J'avais besoin de sortir, et vite. La café devenait serré, comme si chaque personne dans la pièce me regardait, me fixait. Comme si tous entendaient ce murmure, que j'étais folle aux yeux de tous. Mon sac en main et mon manteau sur les épaules me poussaient vers la sortie afin d'encore une fois prendre l'air frais qui envahissait mes poumons, me libérant d'un poids qui ne faisait que s'alourdir. Le vent emportait mes cheveux, et cette voix loin de ma tête et de mes songes.

Je poussai la porte de mon appartement, balançant mes clés sur la petite table d'entrée, évidemment elles glissèrent trop loin et finirent au sol dans un fracas de cliquetis résonnant dans mes 20m² de liberté. Sans même retirer mes chaussures, je me laissai tomber sur le "canapé" clic-clac, vidée, le regard fixé sur un point invisible du plafond.

Une mélancolie tenace s'accrochait à moi depuis ce matin. J'avais cru qu'une fois chez moi, ce poids s'allégerait, mais il ne faisait que s'intensifier.

Je fermai les yeux et laissai échapper un long soupir. Peut-être que j'avais juste besoin de me reposer.
Mais la voix revint, douce et insistante, comme un murmure qui refusait de disparaître.

"Tu sais pourquoi tu te sens comme ça, n'est-ce pas ? Tu n'es rien sans elle.

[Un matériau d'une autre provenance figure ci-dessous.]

Background: an optimization exercise with open tools, aiming at small area, a short achievable clock period and few clock cycles. Do not read the settings as production practice. The RTL was checked by simulation tests, not by an equivalence proof against the original design. Power is estimated from default activity; no workload was simulated.

==> flow/design.v (outline; a module is shown in full before it is edited, if it fits) <==
// module dwconv_ctrl: 51 lines
// module channel_mac0: 848 lines
// module channel_mac1: 647 lines
// module channel_mac2: 577 lines
// module channel_mac3: 615 lines
// module channel_mac4: 527 lines
// module channel_mac5: 740 lines
// module channel_mac6: 815 lines
// module channel_mac7: 662 lines
// module dw_fa: 10 lines
// module dw_ha: 9 lines
// module requant_relu: 13 lines
// module requant_relu_cs: 17 lines
// module result_fifo: 16 lines
// module dwconv_top: 39 lines
module dwconv_top (
  input  logic                  clk,
  input  logic                  rstn,
  input  logic                  in_req,
  input  dwconv_pkg::window_t   in_data,
  output logic                  in_ack,
  output logic                  out_req,
  output dwconv_pkg::out_word_t out_data,
  input  logic                  out_ack
);
  // ...
==> flow/flow/run.sh <==
#!/bin/bash
# Standard layout (the standard.sh, standard synthesis included), except
# that the input and output port buffers are plain sky130_fd_sc_hd__buf_1
# cells rather than the delay cell that buffer_ports picks by default.
# Every port still gets its own buffer; the resizer may still upsize them.
set -e
export BUFFER_PORTS_ARGS="-buffer_cell sky130_fd_sc_hd__buf_1"
bash standard.sh > standard.log 2>&1
==> flow/standard.sh <==
#!/bin/bash
# synth_recipe.tcl (not shown) runs the flow's synth.tcl, then flattens the netlist and writes it again
# the make line also repeats each setting of config.mk as NAME=value (left out here)
make -C /OpenROAD-flow-scripts/flow DESIGN_CONFIG=/design/flow/config.mk WORK_HOME=/design/flow/orfs CLKGATE_MAP_FILE= SYNTH_SCRIPT=/design/flow/synth_recipe.tcl "${@:-finish}"
==> flow/config.mk <==
export PLATFORM = sky130hd
export DESIGN_NAME = dwconv_top
export DESIGN_NICKNAME = dwconv_top
export VERILOG_FILES = /design/flow/design.v
export SDC_FILE = /design/flow/constraint.sdc
export NUM_CORES = 4
export LEC_CHECK = 0
export CAP_MARGIN = 20
export CORE_MARGIN = 2
export CORE_UTILIZATION = 60
export CTS_CLUSTER_DIAMETER = 80
export CTS_CLUSTER_SIZE = 30
export SETUP_SLACK_MARGIN = 3.6
export SLEW_MARGIN = 20
export SYNTH_HIERARCHICAL = 1
export SYNTH_MINIMUM_KEEP_SIZE = 0
==> flow/constraint.sdc <==
create_clock -name core_clock -period 6.0 [get_ports {clk}]
set_input_delay 1.2000 -clock core_clock [delete_from_list [all_inputs] [get_ports {clk}]]
set_output_delay 1.2000 -clock core_clock [all_outputs]
set_load 0.01 [all_outputs]
==> key figures, run 1 <==
Power and ir drop
  • Comb pwr share: 0.583
  • Power of the sequential group: 0.00761 W

Clock tree
  • CTS tree: built
  • CTS Hold Bufs: 0

Placed design
  • Post-DP HPWL: 87500 um

Timing
  • Slew @ Worst Pin: 896 ps
  • Post-route setup slack: 3350 ps
  • Post-route clock skew: 26.5 ps
  • Setup_tns: 0 ps
  • RSZ-0062 raised after global routing: yes

Routing
  • Via/cell ratio: 5.15
  • Pre-antenna DRT Iters: 5
  • Routed met2 length: 53300 um

Global route
  • GRT Residual Overflow: 0
  • GRT met1 Usage: 0.345
  • Initial antenna violation count: 26
  • Vias in the first global route: 28000

Layout
  • N_diodes: 14
  • Seq_cells: 702
  • Non-CTS buffers: 672
  • Reg area: 0.0146 mm2
  • Design area: 0.0504 mm2
  • Synth-to-layout area growth: 19.1%
  • Max FFs per register: 56
  • Multi-In Gates: 1638
  • Multi-input combinational area share: 0.556

Worst setup path
  • Reg2reg start: u_mac0.s1_n300$_DFF_P_
  • Worst EP required: 6540 ps
  • Setup CP Type: flip-flop to flip-flop

Run status
  • Run status: finished clean
Testbench counts, summed over its fixed seeds: cycles 12,800.
==> inputs of run 2 (changes only) <==
--- a/flow/config.mk
+++ b/flow/config.mk
@@ -7,10 +7,10 @@
 export LEC_CHECK = 0
 export CAP_MARGIN = 20
 export CORE_MARGIN = 2
-export CORE_UTILIZATION = 60
+export CORE_UTILIZATION = 50
 export CTS_CLUSTER_DIAMETER = 80
 export CTS_CLUSTER_SIZE = 30
-export SETUP_SLACK_MARGIN = 3.6
+export SETUP_SLACK_MARGIN = 3.4
 export SLEW_MARGIN = 20
 export SYNTH_HIERARCHICAL = 1
 export SYNTH_MINIMUM_KEEP_SIZE = 0
==> key figures, run 2 <==
Power and ir drop
  • Clock share of power: 0.131
  • P_leak: 19.7 nW
  • Comb pwr share: 0.548 (-0.035)
  • Max VDD drop: 0.259 mV
  • Internal power: 0.0142 W
  • Seq pwr share: 0.320
  • Sw Pwr: 0.00949 W
  • Sw frac: 0.401
  • Pwr Density: 489 mW/mm2

Layout
  • Layout cells sized above 1: 0.122
  • Commonest cells after routing, fill and taps aside: fa_1 (774), dfxtp_1 (644), buf_1 (597)
  • Design area: 0.0484 mm2 (-4.0%)
  • Nets: 5274
  • Largest Register: u_out.q
  • Most common cell after layout, fill and taps aside: fa_1
  • Largest regs: u_out.q x56, u_ctrl.g_lv.v x2
  • Synth-to-layout area growth: 14.3%
  • Max FFs per register: 56 (unchanged)

Timing
  • Setup_tns: 0 ps (unchanged)
  • Tmin final: 2700 ps
  • Slew @ Worst Pin: 963 ps (+66.9 ps)
  • Pins Over Slew Limit: 0
  • Fmax achieved: 371 MHz
  • Rel. slew slack: 0.358
  • Post-route setup slack: 3300 ps (-46.3 ps)
  • Final Cycle Share: 0.450
  • Final Setup Violations: 0
  • Final Hold Viols: 0
  • RSZ-0062 raised after global routing: yes
  • Post-route clock skew: 26.8 ps (+0.350 ps)

Global route
  • GRT met1 Usage: 0.296 (-0.0486)
  • GRT Residual Overflow: 0 (unchanged)
  • Gr usage total: 0.234
  • Met2 GRT Util: 0.416
  • Vias in the first global route: 26700 (-4.6%)
  • First-pass GRT wire length: 150000 um
  • Largest net degree at the start of global routing: 59
  • GR Util met3: 0.0446
  • Grt peak-use layer: met2
  • Initial antenna violation count: 23 (-12%)

Yosys
  • Synth Cell Area: 0.0423 mm2
  • Ys Warns: 16
  • Synth Area per Inst: 15.1 um2
  • Mapped Cells: 2801

Placed design
  • Port buffer count: 629
  • Placed inst area: 0.0466 mm2
  • Routability cong.: 0.933
  • Post-DP HPWL: 87500 um (about the same)
  • Post-Place Worst Slack: 2560 ps

Clock tree
  • Skew-Pair Late Insertion Delay: 600 ps
  • CTS tree: built
  • Clock Root Buffer: clkbuf_16
  • Clock transition at the registers of the reported paths: 110 ps
  • CTS Hold Bufs: 0 (unchanged)
  • CTS Buf Count: 37
  • Max Root-Sink Buffers: 3
  • CTS H-tree depth: 2
  • Clk sinks: 702

Floorplanning
  • Core area: 0.0837 mm2
  • Die H: 295 um
  • Top Ports: 646
  • Horiz. Die Dim: 295 um
  • Die Footprint: 0.0870 mm2
  • Row count: 106
  • Starting Density: 0.506

Worst setup path
  • Crit-path max FO: 1
  • Worst Setup End Kind: flip-flop
  • Setup CP Type: flip-flop to flip-flop
  • Worst EP required: 6550 ps (about the same)
  • Data arrival time of the worst path: 3240 ps
  • Startpoint types: flip-flop

Routing
  • Pre-antenna DRT Iters: 4 (-1)
  • Average wire per standard cell: 20.9 um
  • Via count of the routed design: 22400
  • Drt drc: 0
  • DRT iter0 DRCs: 746
  • Detail Route Antenna Nets: 0
  • Via/cell ratio: 4.83 (-6.2%)
  • Total wire length: 97100 um

Worst hold path
  • Hold Crit Class: flip-flop to flip-flop

Job
  • Max-cap viol count: 0

Run status
  • Run status: finished clean
[run 2: metal layers]
layer | routed length, um | vias up
met5 | 229 | -
met4 | 2100 | 36
met3 | 5340 | 140
met2 | 51100 | 518
met1 | 38300 | 11800
li1 | - | 9934
[run 2: timing repair]
action | in CTS | in global routing
gates resized for setup | 31 | 67
hold endpoints to repair | 0 | 0
endpoints found under the setup margin | 48 | 70
setup buffers | 0 | 9
pin swaps | 2 | 16
[run 2: power groups by stage]
stage / sequential (W) / combinational (W) / clock (W)
after detailed placement: 0.00772 / 0.0126 / 0
final: 0.00758 / 0.0130 / 0.00311
after global placement: 0.00767 / 0.0122 / 0
after global routing: 0.00778 / 0.0153 / 0.00339
after CTS: 0.00762 / 0.0129 / 0.00323
after floorplan: 0.00755 / 0.00912 / 0
[run 2: worst max-delay path, cell delays in order (launching register included)]
cell and delay, ps:
dfxtp_2 340, fa_1 500, fa_2 380, fa_1 530, inv_2 50, fa_2 330
fa_2 520
[run 2: path summary, 6_finish.rpt]
path                             to                   start  cells after the start  slack, ps
min reg2reg  u_mac1.cs_n335$_DFF_P_  u_mac1.s1_n240$_DFF_P_                      0        330
min          u_mac1.cs_n335$_DFF_P_  u_mac1.s1_n240$_DFF_P_                      0        330
max reg2reg  u_mac0.cs_n448$_DFF_P_  u_mac0.s1_n300$_DFF_P_                      6       3300
max          u_mac0.cs_n448$_DFF_P_  u_mac0.s1_n300$_DFF_P_                      6       3300
[run 2: layout make-up]
class / instances / area [um2]
clock inverter: 24 / 340
clock buffer: 44 / 1000
fill: 6884 / 35300
multi-input combinational: 1638 / 26800
antenna: 5 / 12.5
inverter: 460 / 1730
sequential: 702 / 14600
tap: 1134 / 1420
timing repair buffer: 638 / 2470
[run 2: through the flow]
stage / total power (W) / utilization / hold slack, ps / cells
floorplan: 0.0167 / - / 310 / 2808
global placement: 0.0199 / 0.557 / 312 / 4563
detailed placement: 0.0204 / 0.557 / 314 / 4563
CTS: 0.0237 / 0.574 / 334 / 4631
global route: 0.0264 / 0.578 / 331 / 4643
finish: 0.0237 / 0.578 / 328 / 4645
==> inputs of run 3 (changes only) <==
--- a/flow/config.mk
+++ b/flow/config.mk
@@ -5,9 +5,10 @@
 export SDC_FILE = /design/flow/constraint.sdc
 export NUM_CORES = 4
 export LEC_CHECK = 0
+export ABC_AREA = 1
 export CAP_MARGIN = 20
 export CORE_MARGIN = 2
-export CORE_UTILIZATION = 50
+export CORE_UTILIZATION = 60
 export CTS_CLUSTER_DIAMETER = 80
 export CTS_CLUSTER_SIZE = 30
 export SETUP_SLACK_MARGIN = 3.4
==> key figures, run 3 <==
Run status
  • Run status: finished clean

Global route
  • Gr usage total: 0.278 (+0.0442)
  • Initial antenna violation count: 33 (+43%)
  • First-pass GRT wire length: 153000 um (+2.1%)
  • GRT Residual Overflow: 0 (unchanged)
  • Largest net degree at the start of global routing: 58 (-1.7%)
  • Vias in the first global route: 28600 (+6.9%)

Clock tree
  • Skew-Pair Late Insertion Delay: 600 ps (about the same)
  • CTS Buf Count: 37 (unchanged)
  • CTS H-tree depth: 2 (unchanged)
  • Clk sinks: 702 (unchanged)
  • Clock transition at the registers of the reported paths: 110 ps (about the same)
  • Max Root-Sink Buffers: 3 (unchanged)
  • CTS tree: built
  • Clock Root Buffer: clkbuf_16

Floorplanning
  • Top Ports: 646 (unchanged)
  • Die Footprint: 0.0738 mm2 (-15%)
  • Die H: 272 um (-7.9%)
  • Core area: 0.0712 mm2 (-15%)
  • Starting Density: 0.604 (+0.0980)
  • Horiz. Die Dim: 272 um (-7.9%)
  • Row count: 98 (-7.5%)

Timing
  • Tmin final: 2620 ps (-73.9 ps)
  • Setup_tns: 0 ps (unchanged)
  • RSZ-0062 raised after global routing: yes
  • Final Setup Violations: 0 (unchanged)
  • Fmax achieved: 381 MHz (+2.8%)
  • Post-route setup slack: 3380 ps (+73.9 ps)
  • Slew @ Worst Pin: 846 ps (-117 ps)
  • Rel. slew slack: 0.436 (+0.0777)
  • Final Cycle Share: 0.437 (-0.0123)
  • Post-route clock skew: 30.7 ps (+3.88 ps)
  • Pins Over Slew Limit: 0 (unchanged)
  • Final Hold Viols: 0 (unchanged)

Layout
  • Layout cells sized above 1: 0.106 (-0.0154)
  • Design area: 0.0485 mm2 (+0.30%)
  • Max FFs per register: 56 (unchanged)
  • Multi-input combinational cell area: 0.0265 mm2 (-0.95%)
  • Nets: 5662 (+7.4%)
  • Fill count: 5299 (-23%)
  • Most common cell after layout, fill and taps aside: fa_1
  • Synth-to-layout area growth: 12.8%
  • Commonest cells after routing, fill and taps aside: fa_1 (782), dfxtp_1 (643), inv_1 (626)
  • Largest Register: u_out.q
  • Reg area: 0.0146 mm2 (about the same)
  • Non-Filler Instances: 4864 (+4.7%)
  • Largest regs: u_out.q x56, u_ctrl.g_lv.v x2

Power and ir drop
  • P_leak: 21.1 nW (+7.1%)
  • Max VDD drop: 0.432 mV (+67%)
  • Sw Pwr: 0.00991 W (+4.4%)
  • Comb pwr share: 0.548 (about the same)
  • Seq pwr share: 0.323 (+0.003)
  • Overall Power: 0.0235 W (-0.75%)
  • Sw frac: 0.422 (+0.0208)
  • Pwr Density: 484 mW/mm2 (-1.0%)
  • Internal power: 0.0136 W (-4.2%)
  • Clock share of power: 0.129 (-0.002)

Yosys
  • Mapped Cells: 3198 (+14%)
  • Synth Cell Area: 0.0430 mm2 (+1.6%)
  • Ys Warns: 16 (unchanged)
  • Synth Area per Inst: 13.4 um2 (-11%)

Job
  • Max-cap viol count: 0 (unchanged)

Routing
  • Detail Route Antenna Nets: 0 (unchanged)
  • Pre-antenna DRT Iters: 5 (+1)
  • Via/cell ratio: 4.96 (+2.6%)
  • DRT iter0 DRCs: 1005 (+35%)
  • Average wire per standard cell: 19.9 um (-4.7%)
  • Total wire length: 96900 um (-0.24%)
  • Drt drc: 0 (unchanged)
  • Via count of the routed design: 24100 (+7.4%)

Worst setup path
  • Reg-to-reg endpoint: u_mac0.cs_n448$_DFF_P_
  • End of the critical path: u_mac7.s1_n212$_DFF_P_
  • Setup CP Type: input pin to flip-flop
  • Worst Setup SP: in_data[516]
  • Startpoint types: input pin
  • Data arrival time of the worst path: 3110 ps (-130 ps)
  • R2R depth: 6 (unchanged)
  • Reg-to-reg setup timing slack: 3400 ps (+100 ps)
  • Worst EP required: 6490 ps (-60 ps)
  • Worst Setup End Kind: flip-flop
  • Crit-path max FO: 2 (+1)
  • Reg2reg start: u_mac0.s1_n300$_DFF_P_

Placed design
  • Placed inst area: 0.0471 mm2 (+0.99%)
  • Routability cong.: 0.980 (+5.0%)
  • Post-Place Worst Slack: 2690 ps (+124 ps)
  • Post-DP HPWL: 87200 um (-0.37%)
  • Placed Instances: 4776 (+4.7%)
  • Port buffer count: 629 (unchanged)

Worst hold path
  • Hold Crit Class: flip-flop to flip-flop
run 3: metal layers:
| layer | vias to the layer above | track usage | wire (um) |
|---|---|---|---|
| li1 | 10800 | - | - |
| met5 | - | 0 | 181 |
| met1 | 12500 | 0.327 | 35500 |
| met3 | 178 | 0.0603 | 5100 |
| met4 | 24 | 0.0909 | 3300 |
| met2 | 570 | 0.507 | 52800 |
run 3: worst min path at each step:
stage,end,depth (start not counted),slack [ps],from
5_1_grt,u_mac6.cs_n437$_DFF_P_,0,340,u_mac6.s1_n320$_DFF_P_
2_1_floorplan,u_mac1.cs_n335$_DFF_P_,0,310,u_mac1.s1_n240$_DFF_P_
4_1_cts,u_mac1.cs_n335$_DFF_P_,0,340,u_mac1.s1_n240$_DFF_P_
3_5_place_dp,u_mac1.cs_n335$_DFF_P_,0,310,u_mac1.s1_n240$_DFF_P_
6_report,u_mac6.cs_n437$_DFF_P_,0,340,u_mac6.s1_n320$_DFF_P_
3_3_place_gp,u_mac6.cs_n437$_DFF_P_,0,310,u_mac6.s1_n320$_DFF_P_
run 3: worst max-delay path, cell delays in order:
cell and delay, ps:
buf_1 360, fa_2 550, fa_2 560, fa_2 440
run 3: area by class of cell:
cell class / count / area share
Tap cell: 950 / 0.0245
Sequential cell: 702 / 0.301
Clock inverter: 23 / 0.00652
Inverter: 644 / 0.0498
Timing Repair Buffer: 629 / 0.0493
Multi-Input combinational cell: 1851 / 0.547
Antenna cell: 21 / 0.00108
Clock buffer: 44 / 0.0207
run 3: stage by stage:
step	hold WS [ps]	util
final	336	0.681
after CTS	337	0.680
after global placement	313	0.661
after global routing	339	0.681
after detailed placement	312	0.661
after floorplan	310	-
run 3: repair_timing:
| item | 4_1_cts | 5_1_grt |
|---|---|---|
| pin swaps | 2 | 2 |
| buffers inserted | 0 | 0 |
| setup endpoints to repair | 9 | 33 |
| hold buffers | 0 | 0 |
| endpoints found under the hold margin | 0 | 0 |
| resized for setup | 14 | 20 |
run 3: power by group through the flow:
stage	registers [W]	clock network (W)	logic, W
detailed placement	0.00771	0	0.0129
finish	0.00758	0.00303	0.0129
global route	0.00778	0.00329	0.0152
CTS	0.00761	0.00312	0.0131
global placement	0.00764	0	0.0122
floorplan	0.00753	0	0.00921
==> inputs of run 4 (changes only) <==
--- a/flow/config.mk
+++ b/flow/config.mk
@@ -5,7 +5,6 @@
 export SDC_FILE = /design/flow/constraint.sdc
 export NUM_CORES = 4
 export LEC_CHECK = 0
-export ABC_AREA = 1
 export CAP_MARGIN = 20
 export CORE_MARGIN = 2
 export CORE_UTILIZATION = 60
==> key figures, run 4 <==
Run status
  • Run status: finished clean

Timing
  • Slew @ Worst Pin: 966 ps (+120 ps)
  • RSZ-0062 raised after global routing: yes
  • Hold WS: 338 ps (+2.26 ps)
  • Setup_tns: 0 ps (unchanged)
  • Post-route clock skew: 24.7 ps (-6.02 ps)
  • Final Setup Violations: 0 (unchanged)
  • Rel. slew slack: 0.356 (-0.0799)
  • Tmin final: 2620 ps (+0.850 ps)
  • Pins Over Slew Limit: 0 (unchanged)
  • Fmax achieved: 381 MHz (about the same)
  • Final Hold Viols: 0 (unchanged)
  • Final Cycle Share: 0.437 (about the same)

Yosys
  • Synth Area per Inst: 15.1 um2 (+12%)
  • Mapped Cells: 2801 (-12%)
  • Synth Cell Area: 0.0423 mm2 (-1.6%)
  • Ys Warns: 16 (unchanged)

Clock tree
  • Clock transition at the registers of the reported paths: 110 ps (about the same)
  • CTS Hold Bufs: 0 (unchanged)
  • Clock Root Buffer: clkbuf_16
  • Max Root-Sink Buffers: 3 (unchanged)
  • Skew-Pair Late Insertion Delay: 580 ps (-20 ps)
  • CTS Buf Count: 38 (+2.7%)
  • Clk sinks: 702 (unchanged)
  • CTS tree: built
  • CTS H-tree depth: 2 (unchanged)

Floorplanning
  • Die H: 270 um (-0.79%)
  • Horiz. Die Dim: 270 um (-0.79%)
  • Die Footprint: 0.0727 mm2 (-1.6%)
  • Starting Density: 0.605 (+0.00164)
  • Row count: 97 (-1.0%)
  • Core area: 0.0699 mm2 (-1.9%)
  • Top Ports: 646 (unchanged)

Global route
  • Initial antenna violation count: 1 (-97%)
  • GRT Residual Overflow: 0 (unchanged)
  • Gr usage total: 0.284 (+0.00553)
  • First-pass GRT wire length: 155000 um (+0.93%)
  • Largest net degree at the start of global routing: 59 (+1.7%)
  • Vias in the first global route: 27600 (-3.2%)

Routing
  • Total wire length: 99100 um (+2.3%)
  • Detail Route Antenna Nets: 0 (unchanged)
  • Via/cell ratio: 5.11 (+3.2%)
  • Via count of the routed design: 22700 (-5.7%)
  • Pre-antenna DRT Iters: 4 (-1)
  • DRT iter0 DRCs: 1113 (+11%)
  • Average wire per standard cell: 22.3 um (+12%)
  • Drt drc: 0 (unchanged)

Layout
  • Largest Register: u_out.q
  • Max FFs per register: 56 (unchanged)
  • Commonest cells after routing, fill and taps aside: fa_1 (778), dfxtp_1 (644), buf_1 (596)
  • Most common cell after layout, fill and taps aside: fa_1
  • Layout cells sized above 1: 0.119 (+0.0129)
  • Synth-to-layout area growth: 13.7%
  • Nets: 5273 (-6.9%)
  • Largest regs: u_out.q x56, u_ctrl.g_lv.v x2
  • Non-Filler Instances: 4445 (-8.6%)
  • N_diodes: 0 (-100%)

Worst setup path
  • Startpoint types: flip-flop
  • End of the critical path: u_mac0.cs_n448$_DFF_P_
  • Setup CP Type: flip-flop to flip-flop
  • Reg-to-reg setup timing slack: 3380 ps (-20 ps)
  • Worst EP required: 6460 ps (-30 ps)
  • Worst Setup End Kind: flip-flop
  • Reg-to-reg endpoint: u_mac0.cs_n448$_DFF_P_
  • Worst Setup SP: u_mac0.s1_n300$_DFF_P_
  • Reg2reg start: u_mac0.s1_n300$_DFF_P_
  • Data arrival time of the worst path: 3090 ps (-20 ps)
  • Crit-path max FO: 1 (-1)
  • R2R depth: 6 (unchanged)

Power and ir drop
  • Pwr Density: 500 mW/mm2 (+3.3%)
  • P_leak: 19.7 nW (-6.6%)
  • Max VDD drop: 0.345 mV (-20%)

Placed design
  • Post-DP HPWL: 88600 um (+1.6%)
  • Routability cong.: 1.01 (+3.0%)
  • Port buffer count: 629 (unchanged)
  • Placed Instances: 4369 (-8.5%)

Job
  • Max-cap viol count: 0 (unchanged)

Worst hold path
  • Hold Crit Class: flip-flop to flip-flop
[run 4: what timing repair did]
| action | in CTS | in global routing |
|---|---|---|
| gates resized for setup | 24 | 67 |
| setup endpoints to repair | 37 | 65 |
| setup buffers | 0 | 7 |
| pin swaps | 2 | 14 |
[run 4: worst min-delay path by stage]
stage,start,cells after the start,to
3_5_place_dp,u_mac1.s1_n240$_DFF_P_,0,u_mac1.cs_n335$_DFF_P_
4_1_cts,u_mac1.s1_n240$_DFF_P_,0,u_mac1.cs_n335$_DFF_P_
6_report,u_mac1.s1_n240$_DFF_P_,0,u_mac1.cs_n335$_DFF_P_
2_1_floorplan,u_mac1.s1_n240$_DFF_P_,0,u_mac1.cs_n335$_DFF_P_
5_1_grt,u_mac6.s1_n320$_DFF_P_,0,u_mac6.cs_n437$_DFF_P_
3_3_place_gp,u_mac6.s1_n320$_DFF_P_,0,u_mac6.cs_n437$_DFF_P_
[run 4: stage by stage]
| stage | instance area (um2) | total power [W] | setup WS (ps) | util |
|---|---|---|---|---|
| 2_1_floorplan | 42900 | 0.0167 | 3190 | - |
| 3_3_place_gp | 46400 | 0.0198 | 2600 | 0.663 |
| 3_5_place_dp | 46400 | 0.0206 | 2600 | 0.663 |
| 4_1_cts | 47800 | 0.0239 | 3330 | 0.684 |
| 5_1_grt | 48100 | 0.0265 | 3330 | 0.688 |
| 6_report | 48100 | 0.0241 | 3380 | 0.688 |
[run 4: layout make-up]
| type | count | area, um2 |
|---|---|---|
| Sequential cell | 702 | 14600 |
| Inverter | 460 | 1730 |
| Clock buffer | 47 | 1010 |
| Multi-Input combinational cell | 1638 | 26800 |
| Clock inverter | 22 | 378 |
| Timing Repair Buffer | 636 | 2450 |
| Tap cell | 940 | 1180 |
| Fill cell | 4957 | 21800 |
[run 4: layer usage]
| metal | vias to the layer above | global-route usage | routed length, um |
|---|---|---|---|
| met3 | 119 | 0.0453 | 4970 |
| met2 | 640 | 0.511 | 52900 |
| met5 | - | 0 | 15 |
| met1 | 12000 | 0.365 | 39200 |
| met4 | 2 | 0.0577 | 1930 |
| li1 | 9930 | - | - |
[run 4: worst max-delay path, stage by stage (launching register included)]
cell and delay, ps:
dfxtp_2 340, fa_1 490, fa_2 350, fa_1 500
inv_2 40, fa_2 330, fa_1 450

Ta vie... elle t'a tout donné. Elle t'a façonnée. Tu es sa création."

Je me redressai brusquement, secouant la tête pour chasser ces pensées s'incrustant dans mon esprit;

- Arrête, murmurai-je, presque sans m'en rendre compte.

Mais elle ne m'écouta pas.

"Tu te crois indépendante, mais regarde-toi. Tout ce que tu fais... tout ce que tu es... c'est grâce à elle. Ou à cause d'elle."

- Non. Ce n'est pas vrai, dis-je à voix basse, comme si ma propre voix pouvait recouvrir la sienne, faire face à sa ténacité.

Je me levai, un peu tremblante, et marchai jusqu'à la salle de bain. En allumant la lumière, j'aperçus mon reflet. Mon visage me parut étrange, totalement étranger. Mes traits semblaient fatigués, tirés. Je fixai mes yeux dans le miroir, cherchant... quelque chose, me cherchant moi.

- Ma vie m'appartient. Je fais mes propres choix maintenant, murmurai-je, mais ma voix sonnait creuse, même à mes propres oreilles, je ne me croyais même pas.

"Oh vraiment ?" répliqua la voix, moqueuse. "Et pourtant, chaque pas que tu fais semble encore résonner d'elle. C'est drôle, tu te mens même à toi-même maintenant."

Je serrai les poings, sentant mes ongles s'enfoncer dans mes paumes.

- Je n'ai pas besoin d'elle. J'ai le droit de vivre sans son ombre.

"Et pourtant, te voilà à débattre avec moi, dans ce miroir. Moi, je ne suis qu'une partie de toi... une partie qu'elle a créée."

Je sentis ma gorge se nouer, mes yeux s'embuer.